My unofficial transcript of classes at Chico State reflects my interest in human health and disease, and fulfills the unit requirements for the Masters Degree in Biology.

I was the primary animal care technician for the Chico State Biology Department from December 2003 to May 2005. This involved basic care of rats and mice as well as injections, euthanization, and data collection for experiments.

I wanted to find a Masters Thesis project that was both relevant and meaningful, yet also do-able in two years. My initial interest was in the malaria mosquito Anopheles gambiae, and the mechanism of action of insect repellents. I found studies that showed that DEET was very toxic in animal models, and it's mechanism of action was unknown. John Carlson at Yale University had developed a DEET-insensitive Drosophila mutant, and when I inquired regarding their progress in isolating the gene(s) after their initial publication on this, they responded that they were maintaining the stock, were not doing anything with it, and that I could have samples.

I developed this project independently, and Jeff Bell was my advisor in the true sense of the word, in that he gave me advice when I faced problems and needed feedback. The experiment design, statistical analyses, as well as the theoretical basis of my hypothesis for the candidate gene was based on my original work and observations. This project included the lab work required for DNA extraction, PCR amplification, and sequencing reactions required to sequence a candidate region in both mutant and wild-type strains. I used wrote a data conversion script to load the recombination data into QTL Cartographer for quantitative trait mapping.

My poster presentation of this project won the highest honors in the Spring 2005 Biology Poster Seminar at Chico State, the Tom Rogers Outstanding Student Researcher Award, and the written thesis won the campus-wide Outstanding Masters Thesis, awarded in 2006.

My goal with this project is to create a web-based software application that automates the iterative BLAST searches and fragment assembly process that is required when searching for contiguous regions of DNA from the NCBI Trace Archive, an online database of single-read DNA fragments from shotgun cloning projects. Although there may be enough data in this database to assemble regions of the genome that are of interest to specific researchers, currently this must be done manually, or the researcher must wait until the entire genome is assembled.

I have implemented this functionality using Perl/CGI, BioPerl modules, and String::Approx. My prototype web interface allows researchers to search multiple organisms for a single sequence and receive results via email. With over 200 unique organisms in the Trace Archive, this tool could become an important resource for biologists.

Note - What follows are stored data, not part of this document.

**src/rtl/knn_pkg.sv**
```systemverilog
// Shared types and defaults for the kNN training loader.
// Point format, FSM states and parameter defaults.
package knn_pkg;

  localparam int CoordW     = 16;
  localparam int NPointsDef = 17;
  localparam int ClassesDef = 2;
  localparam int LatencyDef = 2;

  typedef struct packed {
    logic [CoordW-1:0] x;
    logic [CoordW-1:0] y;
  } point_t;

  typedef enum logic [1:0] {
    IDLE,
    LOAD,
    READY,
    ERROR
  } state_t;

endpackage

```
**src/rtl/knn_valid_pipe.sv**
```systemverilog
// Single-bit delay line for result strobes.
// Async clear on reset, sync flush when the table changes.
module knn_valid_pipe #(
  parameter int Depth = 3
) (
  input  logic clk_i,
  input  logic rst_i,
  input  logic flush_i,
  input  logic in_i,
  output logic out_o
);

  logic [Depth-1:0] sr;

  // shift the accept strobe toward the output
  always_ff @(posedge clk_i or posedge rst_i) begin
    if (rst_i) begin
      sr <= '0;
    end else if (flush_i) begin
      sr <= '0;
    end else begin
      sr <= (sr << 1) | Depth'(in_i);
    end
  end

  assign out_o = sr[Depth-1];

endmodule

```
**src/rtl/knn_train_loader.sv**
```systemverilog
// Serial loader for the kNN training table.
// Fills a flop bank, then forwards queries with a matched strobe.
module knn_train_loader
  import knn_pkg::*;
#(
  parameter int NPoints = NPointsDef,
  parameter int Classes = ClassesDef,
  parameter int Latency = LatencyDef,
  localparam int IW = $clog2(NPoints),
  localparam int CW = $clog2(Classes)
) (
  input  logic                           clk_i,
  input  logic                           rst_i,
  input  logic                           load_start_i,
  input  logic                           wr_valid_i,
  output logic                           wr_ready_o,
  input  logic [31:0]                    wr_point_i,
  input  logic [CW-1:0]                  wr_class_i,
  input  logic                           wr_last_i,
  input  logic                           q_valid_i,
  output logic                           q_ready_o,
  input  logic [31:0]                    q_point_i,
  output logic [NPoints-1:0][31:0]       points_o,
  output logic [NPoints-1:0][CW-1:0]     classes_o,
  output logic [31:0]                    din_o,
  output logic                           res_valid_o,
  output logic                           table_ready_o,
  output logic                           err_o
);

  state_t         state_q;
  state_t         state_d;
  logic [IW-1:0]  wr_cnt;
  logic           cnt_last;
  logic           wr_acc;
  logic           q_acc;
  point_t         wr_pt;
  point_t         q_pt;

  assign wr_pt    = point_t'(wr_point_i);
  assign q_pt     = point_t'(q_point_i);
  assign cnt_last = (wr_cnt == IW'(NPoints - 1));

  // a restart in the same cycle discards any handshake
  assign wr_acc = wr_valid_i & wr_ready_o & ~load_start_i;
  assign q_acc  = q_valid_i & q_ready_o & ~load_start_i;

  // state register
  always_ff @(posedge clk_i or posedge rst_i) begin
    if (rst_i) begin
      state_q <= IDLE;
    end else begin
      state_q <= state_d;
    end
  end

  // next-state: restart wins, last flag must match the final slot
  always_comb begin
    state_d = state_q;
    if (load_start_i) begin
      state_d = LOAD;
    end else if (state_q == LOAD && wr_acc) begin
      if (wr_last_i != cnt_last) begin
        state_d = ERROR;
      end else if (cnt_last) begin
        state_d = READY;
      end
    end
  end

  // state-decoded handshakes and flags
  always_comb begin
    wr_ready_o    = 1'b0;
    q_ready_o     = 1'b0;
    table_ready_o = 1'b0;
    err_o         = 1'b0;
    unique case (state_q)
      LOAD:    wr_ready_o = 1'b1;
      READY: begin
        q_ready_o     = 1'b1;
        table_ready_o = 1'b1;
      end
      ERROR:   err_o = 1'b1;
      default: ;
    endcase
  end

  // training table: cleared on restart, filled one slot per beat
  always_ff @(posedge clk_i or posedge rst_i) begin
    if (rst_i) begin
      points_o  <= '0;
      classes_o <= '0;
      wr_cnt    <= '0;
    end else if (load_start_i) begin
      points_o  <= '0;
      classes_o <= '0;
      wr_cnt    <= '0;
    end else if (wr_acc) begin
      points_o[wr_cnt]  <= wr_pt;
      classes_o[wr_cnt] <= wr_class_i;
      wr_cnt            <= wr_cnt + IW'(1);
    end
  end

  // query register held until the next accepted query
  always_ff @(posedge clk_i or posedge rst_i) begin
    if (rst_i) begin
      din_o <= '0;
    end else if (q_acc) begin
      din_o <= q_pt;
    end
  end

  knn_valid_pipe #(
    .Depth (Latency + 1)
  ) u_valid_pipe (
    .clk_i   (clk_i),
    .rst_i   (rst_i),
    .flush_i (load_start_i),
    .in_i    (q_acc),
    .out_o   (res_valid_o)
  );

endmodule
```
## src/rtl/fetch_unit.sv

```systemverilog
// fetch_unit -- code-byte prefetcher with a 6-clock bus slot and a 2-entry FIFO.
//
// Each fetch slot (S0..S5) reads one code byte either from the internal ROM
// (EA=1 and address <= IROM_TOP) or from the external multiplexed bus
// (ALE / PSEN / P0 / P2). The byte and its address are pushed into a 2-entry
// FIFO at the edge ending S5; the consumer pops the head with out_ready.
//
// Ports:
//   clk, reset            clock (rising edge), asynchronous active-low reset
//   EA                    1 = internal ROM for addresses <= IROM_TOP
//   load, load_addr       flush FIFO, abort slot, restart fetch at load_addr
//   out_byte, out_addr    FIFO head byte and its address
//   out_valid, out_ready  head present / consumer accepts head
//   ALE, PSEN             address latch enable (high), program strobe (low)
//   p0_out, p0_oe, p0_in  multiplexed low address / code data
//   p2_out, p2_oe         high address
//   rom_addr, rom_rd,     internal ROM port; rom_data valid while rom_rd=1
//   rom_data
module fetch_unit #(
    parameter int unsigned SLOT_CLKS = 6,
    parameter logic [15:0] IROM_TOP  = 16'h0FFF
) (
    input  logic        clk,
    input  logic        reset,
    input  logic        EA,
    input  logic        load,
    input  logic [15:0] load_addr,
    output logic [7:0]  out_byte,
    output logic [15:0] out_addr,
    output logic        out_valid,
    input  logic        out_ready,
    output logic        ALE,
    output logic        PSEN,
    output logic [7:0]  p0_out,
    output logic        p0_oe,
    input  logic [7:0]  p0_in,
    output logic [7:0]  p2_out,
    output logic        p2_oe,
    output logic [15:0] rom_addr,
    output logic        rom_rd,
    input  logic [7:0]  rom_data
);

    // The slot FSM is hard-wired to six phases.
    if (SLOT_CLKS != 6) begin : g_slot_clks_check
        $error("fetch_unit supports only SLOT_CLKS = 6");
    end

    typedef enum logic [2:0] {
        ST_IDLE,
        ST_S0,
        ST_S1,
        ST_S2,
        ST_S3,
        ST_S4,
        ST_S5
    } state_t;

    state_t      state_q, state_d;
    logic [15:0] addr_q, addr_d;
    logic        int_q, int_d;      // slot mode latched at S0: 1 = internal ROM
    logic [7:0]  b0_q, b0_d, b1_q, b1_d;
    logic [15:0] a0_q, a0_d, a1_q, a1_d;
    logic [1:0]  cnt_q, cnt_d;

    logic        int_cur;
    logic        in_slot;
    logic        early;
    logic        late;
    logic        pop;
    logic        push;
    logic [1:0]  cnt_pop;
    logic [7:0]  push_byte;

    // During S0 the mode is decided live from EA; afterwards the latched copy
    // is used so EA changes mid-slot have no effect.
    assign int_cur = (state_q == ST_S0) ? (EA && (addr_q <= IROM_TOP)) : int_q;
    assign in_slot = (state_q != ST_IDLE);
    assign early   = (state_q == ST_S0) || (state_q == ST_S1) || (state_q == ST_S2);
    assign late    = (state_q == ST_S3) || (state_q == ST_S4) || (state_q == ST_S5);

    assign ALE      = (state_q == ST_S0) || (state_q == ST_S1);
    assign PSEN     = !(late && !int_cur);
    assign p0_oe    = early && !int_cur;
    assign p0_out   = p0_oe ? addr_q[7:0] : 8'h00;
    assign p2_oe    = in_slot && !int_cur;
    assign p2_out   = p2_oe ? addr_q[15:8] : 8'h00;
    assign rom_rd   = late && int_cur;
    assign rom_addr = addr_q;

    assign out_valid = (cnt_q != 2'd0);
    assign out_byte  = b0_q;
    assign out_addr  = a0_q;

    assign pop       = out_valid && out_ready;
    assign push      = (state_q == ST_S5);
    assign push_byte = int_q ? rom_data : p0_in;

    // FIFO: pop shifts the second entry to the head, then a push lands in the
    // first free entry. load discards both.
    always_comb begin
        b0_d    = b0_q;
        a0_d    = a0_q;
        b1_d    = b1_q;
        a1_d    = a1_q;
        cnt_d   = cnt_q;
        cnt_pop = cnt_q - {1'b0, pop};
        if (load) begin
            cnt_d = 2'd0;
        end else begin
            if (pop) begin
                b0_d = b1_q;
                a0_d = a1_q;
            end
            if (push) begin
                if (cnt_pop == 2'd0) begin
                    b0_d = push_byte;
                    a0_d = addr_q;
                end else begin
                    b1_d = push_byte;
                    a1_d = addr_q;
                end
                cnt_d = cnt_pop + 2'd1;
            end else begin
                cnt_d = cnt_pop;
            end
        end
    end

    always_comb begin
        state_d = state_q;
        addr_d  = addr_q;
        int_d   = int_q;
        if (load) begin
            state_d = ST_IDLE;
            addr_d  = load_addr;
        end else begin
            case (state_q)
                ST_IDLE: if (cnt_q < 2'd2) state_d = ST_S0;
                ST_S0: begin
                    int_d   = int_cur;
                    state_d = ST_S1;
                end
                ST_S1: state_d = ST_S2;
                ST_S2: state_d = ST_S3;
                ST_S3: state_d = ST_S4;
                ST_S4: state_d = ST_S5;
                ST_S5: begin
                    addr_d  = addr_q + 16'd1;
                    // Back-to-back slot only if the FIFO still has room after this push.
                    state_d = (cnt_d < 2'd2) ? ST_S0 : ST_IDLE;
                end
                default: state_d = ST_IDLE;
            endcase
        end
    end

    always_ff @(posedge clk or negedge reset) begin
        if (!reset) begin
            state_q <= ST_IDLE;
            addr_q  <= 16'h0000;
            int_q   <= 1'b0;
            b0_q    <= 8'h00;
            a0_q    <= 16'h0000;
            b1_q    <= 8'h00;
            a1_q    <= 16'h0000;
            cnt_q   <= 2'd0;
        end else begin
            state_q <= state_d;
            addr_q  <= addr_d;
            int_q   <= int_d;
            b0_q    <= b0_d;
            a0_q    <= a0_d;
            b1_q    <= b1_d;
            a1_q    <= a1_d;
            cnt_q   <= cnt_d;
        end
    end

endmodule

```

T-RFLP (Terminal Restriction Fragment Length Polymorphism) is a way to characterize the diversity of microbial communities, and in this experiment we compared the microbial diversity of soil in contact with wild-type and mutant Arabodopsis plants, where the mutants constituitively expressed known plant defense genes. Our goal was to see if upregulated plant defense had an effect on the microbial community.

We PCR amplified the DNA corresponding to the 16S small-subunit ribosome of bacteria in our soil samples, and digested these samples with a single restriction enzyme, HhaI. We used an ABI 310 Sequencer to obtain T-RFLP raw data, and I wrote a perl program for data compilation and analysis. This script has many options and features, since we wanted to explore different ways of grouping and analyzing the dataset. This script generates similarity scores that can be input into Cluster.exe or averaged data that can be exported to Excel to generate electropherogram profiles that have been averaged across treatment groups.

One of the most highly studied examples of predator-prey relationships is on Isle Royale, Lake Michigan. Moose make up 90% of the diet of wolves, and field data has been collected since 1955. Previously researchers have examined this dataset to examine how spatial relationships effect population dynamics.

My goal was to see if the spatial relationships of Isle Royale are duplicated in an agent-based simulation, will the population response also mimic the field data. I modified an open source agent-based predator/prey simulation written in Java where neural networks are inherited (with mutations) by surviving individuals, and thus individuals within a species evolve behaviors based on the environmental conditions.

Although the outcome of my simulations were often similar to field data, there were also significant differences in some situations, thus I concluded that there are many factors underlying the success of predators on Isle Royale, and that simple models such as this one do not take into account complex interactions in the real world.